§ WHAT IS EXPECTED
Using the records provided below, locate and copy each line that contains the word "accepted".

Extracted data entries:
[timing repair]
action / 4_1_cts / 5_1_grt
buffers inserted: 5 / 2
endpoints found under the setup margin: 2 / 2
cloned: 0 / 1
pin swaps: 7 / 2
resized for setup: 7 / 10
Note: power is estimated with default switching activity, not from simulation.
[src/rtl/add_join_unit.sv]
// add_join_unit: waits for one vector from every enabled source, adds the
// vectors lane-wise in fixed point (saturating or wrapping), zeroes unused
// lanes, and queues the result in a first-word fall-through output FIFO.
// Source readiness is gated by a credit check, so a vector that has been
// accepted always has a FIFO slot reserved. The block also counts the
// vectors accepted downstream and pulses frame_done when a frame completes.
module add_join_unit #(
  parameter int                 NUM_SRC     = 3,
  parameter logic [NUM_SRC-1:0] SRC_EN      = '1,
  parameter int                 XW          = 16,
  parameter int                 QW          = 16,
  parameter int                 VALID_CHANS = XW,
  parameter int                 SAT         = 1,
  parameter int                 FIFO_DEPTH  = 4,
  parameter int                 FRAME_LEN   = 16
) (
  input  logic                                  clk,
  input  logic                                  rst,
  input  logic [NUM_SRC-1:0][XW-1:0][QW-1:0]    src_data_i,
  input  logic [NUM_SRC-1:0]                    src_valid_i,
  output logic [NUM_SRC-1:0]                    src_ready_o,
  output logic [XW-1:0][QW-1:0]                 data_o,
  output logic                                  valid_o,
  input  logic                                  ready_i,
  output logic                                  frame_done,
  output logic [$clog2(FRAME_LEN+1)-1:0]        vec_cnt
);

  // Guard width so that the sum of all sources cannot overflow before clamping.
  localparam int SW   = QW + $clog2(NUM_SRC) + 1;
  localparam int AW   = (FIFO_DEPTH > 1) ? $clog2(FIFO_DEPTH) : 1;
  localparam int CW   = AW + 1;
  localparam int OW   = AW + 2;
  localparam int VCW  = $clog2(FRAME_LEN + 1);

  localparam logic signed [SW-1:0] SAT_MAX = {{(SW-QW+1){1'b0}}, {(QW-1){1'b1}}};
  localparam logic signed [SW-1:0] SAT_MIN = {{(SW-QW+1){1'b1}}, {(QW-1){1'b0}}};

  if (SRC_EN == '0) begin : g_bad_src_en
    $error("add_join_unit: SRC_EN must enable at least one source");
  end
  if (NUM_SRC < 1 || NUM_SRC > 8) begin : g_bad_num_src
    $error("add_join_unit: NUM_SRC must be in 1..8");
  end
  if (VALID_CHANS < 1 || VALID_CHANS > XW) begin : g_bad_chans
    $error("add_join_unit: VALID_CHANS must be in 1..XW");
  end
  if (FIFO_DEPTH < 2 || (FIFO_DEPTH & (FIFO_DEPTH - 1)) != 0) begin : g_bad_depth
    $error("add_join_unit: FIFO_DEPTH must be a power of two, at least 2");
  end
  if (FRAME_LEN < 1) begin : g_bad_frame
    $error("add_join_unit: FRAME_LEN must be at least 1");
  end

  // Reduce a guard-width lane sum to QW bits: clamp when SAT, else keep low bits.
  function automatic logic signed [QW-1:0] sat_lane(input logic signed [SW-1:0] v);
    logic signed [QW-1:0] r;
    if (SAT == 0) begin
      r = $signed(v[QW-1:0]);
    end else if (v > SAT_MAX) begin
      r = $signed(SAT_MAX[QW-1:0]);
    end else if (v < SAT_MIN) begin
      r = $signed(SAT_MIN[QW-1:0]);
    end else begin
      r = $signed(v[QW-1:0]);
    end
    return r;
  endfunction

  logic                  all_v;
  logic                  credit_ok;
  logic                  fire;
  logic                  push;
  logic                  pop;
  logic [OW-1:0]         occ;
  logic [CW-1:0]         fifo_count;
  logic [AW-1:0]         wr_ptr;
  logic [AW-1:0]         rd_ptr;
  logic [XW-1:0][QW-1:0] fifo_mem [FIFO_DEPTH];

  logic signed [SW-1:0]  sum_c  [XW];
  logic signed [SW-1:0]  sum_p1 [XW];
  logic                  vld_p1;
  logic signed [QW-1:0]  res_p2 [XW];
  logic                  vld_p2;
  logic [XW-1:0][QW-1:0] res_vec_p2;

  // Join and credit: a pop this cycle already frees its slot for a new fire.
  assign all_v     = &(src_valid_i | ~SRC_EN);
  assign pop       = valid_o & ready_i;
  assign push      = vld_p2;
  assign occ       = OW'(fifo_count) + OW'(vld_p1) + OW'(vld_p2) - OW'(pop);
  assign credit_ok = occ < OW'(FIFO_DEPTH);
  assign fire      = all_v & credit_ok & ~rst;

  assign src_ready_o = SRC_EN & {NUM_SRC{fire}};

  // ---- stage 0 -> 1: sign-extended lane sums over enabled sources
  // Lane-wise sum of enabled sources; unused lanes are held at zero.
  always_comb begin
    for (int l = 0; l < XW; l++) begin
      sum_c[l] = '0;
      if (l < VALID_CHANS) begin
        for (int s = 0; s < NUM_SRC; s++) begin
          if (SRC_EN[s]) begin
            sum_c[l] = sum_c[l] + SW'($signed(src_data_i[s][l]));
          end
        end
      end
    end
  end

  // Datapath registers: stage-1 sums, stage-2 reduced lanes, FIFO storage.
  always_ff @(posedge clk) begin
    if (fire) begin
      sum_p1 <= sum_c;
    end
    // ---- stage 1 -> 2: saturate or wrap to QW bits
    for (int l = 0; l < XW; l++) begin
      res_p2[l] <= sat_lane(sum_p1[l]);
    end
    // ---- stage 2 -> FIFO
    if (push) begin
      fifo_mem[wr_ptr] <= res_vec_p2;
    end
  end

  // Repack the stage-2 lanes into the FIFO word layout.
  always_comb begin
    res_vec_p2 = '0;
    for (int l = 0; l < XW; l++) begin
      res_vec_p2[l] = res_p2[l];
    end
  end

  // Control state: pipeline valids, FIFO pointers/occupancy, frame counter.
  always_ff @(posedge clk) begin
    if (rst) begin
      vld_p1     <= 1'b0;
      vld_p2     <= 1'b0;
      wr_ptr     <= '0;
      rd_ptr     <= '0;
      fifo_count <= '0;
      vec_cnt    <= '0;
      frame_done <= 1'b0;
    end else begin
      vld_p1 <= fire;
      vld_p2 <= vld_p1;
      if (push) begin
        wr_ptr <= wr_ptr + 1'b1;
      end
      if (pop) begin
        rd_ptr <= rd_ptr + 1'b1;
      end
      case ({push, pop})
        2'b10:   fifo_count <= fifo_count + 1'b1;
        2'b01:   fifo_count <= fifo_count - 1'b1;
        default: fifo_count <= fifo_count;
      endcase
      frame_done <= 1'b0;
      if (pop) begin
        if (vec_cnt == VCW'(FRAME_LEN - 1)) begin
          vec_cnt    <= '0;
          frame_done <= 1'b1;
        end else begin
          vec_cnt <= vec_cnt + 1'b1;
        end
      end
    end
  end

  // FIFO head is shown only while valid so an empty queue presents zeros.
  assign valid_o = (fifo_count != '0);
  assign data_o  = valid_o ? fifo_mem[rd_ptr] : '0;

endmodule

[config.mk]
export PLATFORM = sky130hd
export DESIGN_NAME = add_join_unit
export DESIGN_NICKNAME = d
export VERILOG_FILES = /design/src/rtl/add_join_unit.sv
export SDC_FILE = /design/constraint.sdc
export NUM_CORES = 2
export LEC_CHECK = 0
export ABC_AREA = 1
export CAP_MARGIN = 30
export CORE_AREA = 10 10 396 398
export DETAILED_ROUTE_END_ITERATION = 6
export DIE_AREA = 0 0 406 408
export HOLD_SLACK_MARGIN = 0.08
export PLACE_DENSITY = 0.86
export SLEW_MARGIN = 10
export SYNTH_ARGS = -nofsm -noshare
export SYNTH_HDL_FRONTEND = slang
export SYNTH_SLANG_ARGS = --single-unit
[constraint.sdc]
create_clock -name clk -period 45.2 [get_ports clk]
set_clock_uncertainty 0.15 [all_clocks]
set_input_delay 13.56 -clock clk [delete_from_list [all_inputs] [get_ports clk]]
set_output_delay 13.56 -clock clk [all_outputs]
set_load 0.02 [all_outputs]
==> flow_metrics.env <==
export IMPL_power_frac_comb_pct=21.1
export IMPL_cts_inserted_buffers=159
export IMPL_synth_edff_count=1312
export IMPL_synth_warning_count=0
export IMPL_cp_data_arrival_time_ns=16.81
export IMPL_drcViolationCount=0
export IMPL_h_tree_depth=4
export IMPL_netlist_top_cells_area="edfxtp_1, nand2_1, dfxtp_1, fa_1, nor2_1"
export IMPL_r2r_end="sum_p1[282]$_DFFE_PP_"
export IMPL_crit_end="src_ready_o[0]"
export IMPL_top_layer="met5"
export IMPL_layout_commonest_cell="nand2_1"
export IMPL_cts_tree="done"
export IMPL_start_util_pct=52.5
export IMPL_syn_avg_cell_area_um2=9.98
export IMPL_switchingPower_uw=1080
export IMPL_fp_coreArea_um2=149000
export IMPL_rows=142
export IMPL_p_sw_share_pct=28.3
export IMPL_fin_crit_ns=30.52
export IMPL_met2_length_um=111000
export IMPL_ys_flop_type="edfxtp_1"
export IMPL_ys_ff_latch=1585
export IMPL_final_cell_mix="nand2_1, edfxtp_1, nor2_1"
export IMPL_final_cell_area_um2=95800
export IMPL_vias_per_cell=5.31
export IMPL_setup_violations=0
export IMPL_cts_resized=0
export IMPL_finalWeightedCongestion=0.965
export IMPL_synth_area_um2=78100
export IMPL_fin_tns_setup_ns=0
export IMPL_drt_total_wl_um=228000
export IMPL_synthDistinctLibCells=29
export IMPL_required_ns=31.49
export IMPL_synth_top_cell_area_share_pct=50.4
export IMPL_hold_viol=0
export IMPL_hp_start="sum_p1[283]$_DFFE_PP_"
export IMPL_rsz0062_at_grt="false"
export IMPL_cellPowerDensity_nw_per_um2=39.7
export IMPL_grt_max_degree=241
export IMPL_grt_pass1_wl_um=342000
export IMPL_power_share_sequential_pct=43.8
export IMPL_cap_violations=0
export IMPL_area_growth_pct=22.6
export IMPL_final_core_util_pct=64.3
export IMPL_firstDrtPassIters=6
export IMPL_die_area_um2=166000
export IMPL_place_area_um2=90100
export IMPL_cts_root_buf="clkbuf_16"
export IMPL_p_leak_uw=0.0401
export IMPL_nNetsFinal=10200
export IMPL_whs_path_depth=0
export IMPL_yosysTopAreaCell="edfxtp_1"
export IMPL_postCtsHoldBufs=0
export IMPL_endpoint_kind="primary output"
export IMPL_r2r_cells=17
export IMPL_cts_sinks=1585
export IMPL_criticalPathCategory="in2out"
export IMPL_run_status="finished clean"
export IMPL_wl_per_cell_um=20.8
export IMPL_crit_start="ready_i"
export IMPL_dieHeight_um=408
export IMPL_syn_num_nets=9136
export IMPL_synth_async_reset_ratio_pct=0
export IMPL_clk_pin_slew_ns=0.05
export IMPL_r2r_start="fifo_count[1]$_SDFFE_PP0P_"
export IMPL_r2r_slack_ns=39.82
export IMPL_period_share_pct=67.5
export IMPL_drt_initial_drc_count=4774
export IMPL_pin_count=1040
export IMPL_grt_pass1_vias=58200
export IMPL_ant_nets=0
export IMPL_wl_met3_um=20000
export IMPL_post_cts_buffers=0
export IMPL_io_buffers=1039
export IMPL_hold_class="reg2reg"
export IMPL_p_int_uw=2730
export IMPL_die_w_um=406
export IMPL_dp_hpwl_um=165000
export IMPL_slew_headroom_pct=26.3
export IMPL_via_count=58100
export IMPL_final_max_slew_viol_count=0
export IMPL_antenna_found_initial=46
export IMPL_cp_max_fo=9
export IMPL_grt_overflow_total=0
export IMPL_tightest_slew_ns=1.11
export IMPL_ir_drop_v=0.0000360
export IMPL_fmax_mhz=32.8
export IMPL_clock_path_buffers=3
export IMPL_ys_seq_area_share_pct=57.4
export IMPL_synthCells=7823
export IMPL_p_clk_share_pct=35.1
export IMPL_wl_met1_um=86200
export IMPL_clk_latency_ns=0.78
export IMPL_critPathLaunchType="input pin"
export IMPL_drive_gt1_share_pct=3.84
export IMPL_gr_usage_all_layers_pct=26.8
-- power groups by stage --
stage	Sequential (uW)	Combinational [uW]	Clock (uW)
floorplan	1690	495	0
global placement	1690	777	0
detailed placement	1690	791	0
CTS	1660	799	1350
global route	1670	896	1410
finish	1660	803	1330
-- cell usage after synthesis, types with 4 or more instances --
master / instances
clkbuf_2: 24
nand2_1: 1517
nor3_1: 45
inv_1: 1087
and2_1: 23
edfxtp_1: 1312
buf_1: 4
nor2_1: 1191
or2_2: 16
nand3_1: 205
buf_2: 105
xor2_1: 90
o21ai_0: 452
clkbuf_1: 78
nand4_1: 20
nand3b_1: 15
ha_1: 266
xnor2_1: 24
a21oi_1: 666
dfxtp_1: 273
fa_1: 273
buf_4: 7
o21ai_1: 93
buf_6: 32
-- worst max-delay path, stage by stage --
cell	delay, ns
clkdlybuf4s50_1	0.53
nand2_1	0.19
inv_2	0.19
nand2_1	0.10
o21ai_0	0.09
ha_1	0.25
a21o_1	0.19
nand2_1	0.08
nand2_1	0.06
nand2_1	0.05
nand3b_1	0.13
nor2_4	0.60
clkdlybuf4s50_1	0.76
-- worst min path at each step --
stage                                          end  slack (ns)
final                     res_p2[0][31]$_SDFF_PN0_        0.22
after global routing      res_p2[0][31]$_SDFF_PN0_        0.22
after global placement    res_p2[0][31]$_SDFF_PN0_        0.21
after detailed placement  res_p2[1][79]$_SDFF_PN0_        0.21
after CTS                 res_p2[0][31]$_SDFF_PN0_        0.22
after floorplan                    push$_SDFF_PP0_        0.26
-- sequential cells by signal, indices dropped and copies added, names as in the netlist, named ones only --
signal and cells:
fifo_count 3, fifo_mem 1024, frame_done 1, push 1, rd_ptr 2, res_p2 256, sum_p1 288, vec_cnt 5
vld_p1 1, wr_ptr 2
-- routing by layer --
metal	track usage, %	vias to the layer above
met5	0	-
met4	11.4	58
met3	7.15	466
met2	45.2	2342
met1	32.4	27600
li1	-	27600
-- stage by stage --
stage | cells | worst slack (ns) | power, uW | hold WS (ns)
3_5_place_dp | 10600 | 14.69 | 2490 | 0.207
5_1_grt | 10900 | 14.51 | 3970 | 0.224
3_3_place_gp | 10600 | 14.54 | 2470 | 0.208
2_1_floorplan | 7823 | 3.46 | 2190 | 0.257
6_report | 10900 | 14.68 | 3800 | 0.220
4_1_cts | 10900 | 14.67 | 3810 | 0.220
-- final cells by class --
| type | instances | area [um2] |
|---|---|---|
| clock buffers | 222 | 4380 |
| repair buffers | 1113 | 11100 |
| clock inverters | 76 | 1000 |
| well taps | 1944 | 2430 |
| diodes | 11 | 27.5 |
| multi-input cells | 4899 | 27800 |
| fillers | 11300 | 53100 |
| flip-flops and latches | 1585 | 44900 |
| inverters | 1089 | 4150 |
-- cells by family (layout without fill, tap and decap cells) --
kind of cell	after synthesis	count (layout)	synth area share (%)
buf+inv	1339	2500	6.99
fa+ha+maj	539	539	11.3
xor+xnor	114	114	1.28
flops	1585	1585	57.4
other cells	0	11	0
compound gates	1212	1212	7.77
simple gates	3034	3034	15.3
(Power assumes the default switching activity.)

§ COMPLETED TASK
// accepted always has a FIFO slot reserved. The block also counts the
// vectors accepted downstream and pulses frame_done when a frame completes.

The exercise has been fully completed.